**What you need to do**
Without skipping a line, reproduce the entries exactly.

Stored data
**config.mk**
```make
export PLATFORM = sky130hd
export DESIGN_NAME = inst_prefetch_buffer
export DESIGN_NICKNAME = d
export VERILOG_FILES = /design/src/rtl/inst_prefetch_buffer_pkg.sv /design/src/rtl/inst_prefetch_buffer_fifo.sv /design/src/rtl/inst_prefetch_buffer.sv
export SDC_FILE = /design/constraint.sdc
export NUM_CORES = 1
export LEC_CHECK = 0
export CAP_MARGIN = 20
export CORE_MARGIN = 2
export CORE_UTILIZATION = 60
export DETAILED_ROUTE_END_ITERATION = 7
export GPL_ROUTABILITY_DRIVEN = 0
export HOLD_SLACK_MARGIN = 0.05
export PLACE_DENSITY = 0.85
export SYNTH_ARGS = -nofsm -noshare
export SYNTH_HDL_FRONTEND = slang
export SYNTH_SLANG_ARGS = --single-unit
```
**constraint.sdc**
```tcl
create_clock -name clk -period 8.9 [get_ports clk]
set_clock_uncertainty 0.2 [all_clocks]
set_input_delay 1.335 -clock clk [delete_from_list [all_inputs] [get_ports clk]]
set_output_delay 1.335 -clock clk [all_outputs]
set_load 0.05 [all_outputs]
```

**Response**
**config.mk**
```make
export PLATFORM = sky130hd
export DESIGN_NAME = inst_prefetch_buffer
export DESIGN_NICKNAME = d
export VERILOG_FILES = /design/src/rtl/inst_prefetch_buffer_pkg.sv /design/src/rtl/inst_prefetch_buffer_fifo.sv /design/src/rtl/inst_prefetch_buffer.sv
export SDC_FILE = /design/constraint.sdc
export NUM_CORES = 1
export LEC_CHECK = 0
export CAP_MARGIN = 20
export CORE_MARGIN = 2
export CORE_UTILIZATION = 60
export DETAILED_ROUTE_END_ITERATION = 7
export GPL_ROUTABILITY_DRIVEN = 0
export HOLD_SLACK_MARGIN = 0.05
export PLACE_DENSITY = 0.85
export SYNTH_ARGS = -nofsm -noshare
export SYNTH_HDL_FRONTEND = slang
export SYNTH_SLANG_ARGS = --single-unit
```
**constraint.sdc**
```tcl
create_clock -name clk -period 8.9 [get_ports clk]
set_clock_uncertainty 0.2 [all_clocks]
set_input_delay 1.335 -clock clk [delete_from_list [all_inputs] [get_ports clk]]
set_output_delay 1.335 -clock clk [all_outputs]
set_load 0.05 [all_outputs]
```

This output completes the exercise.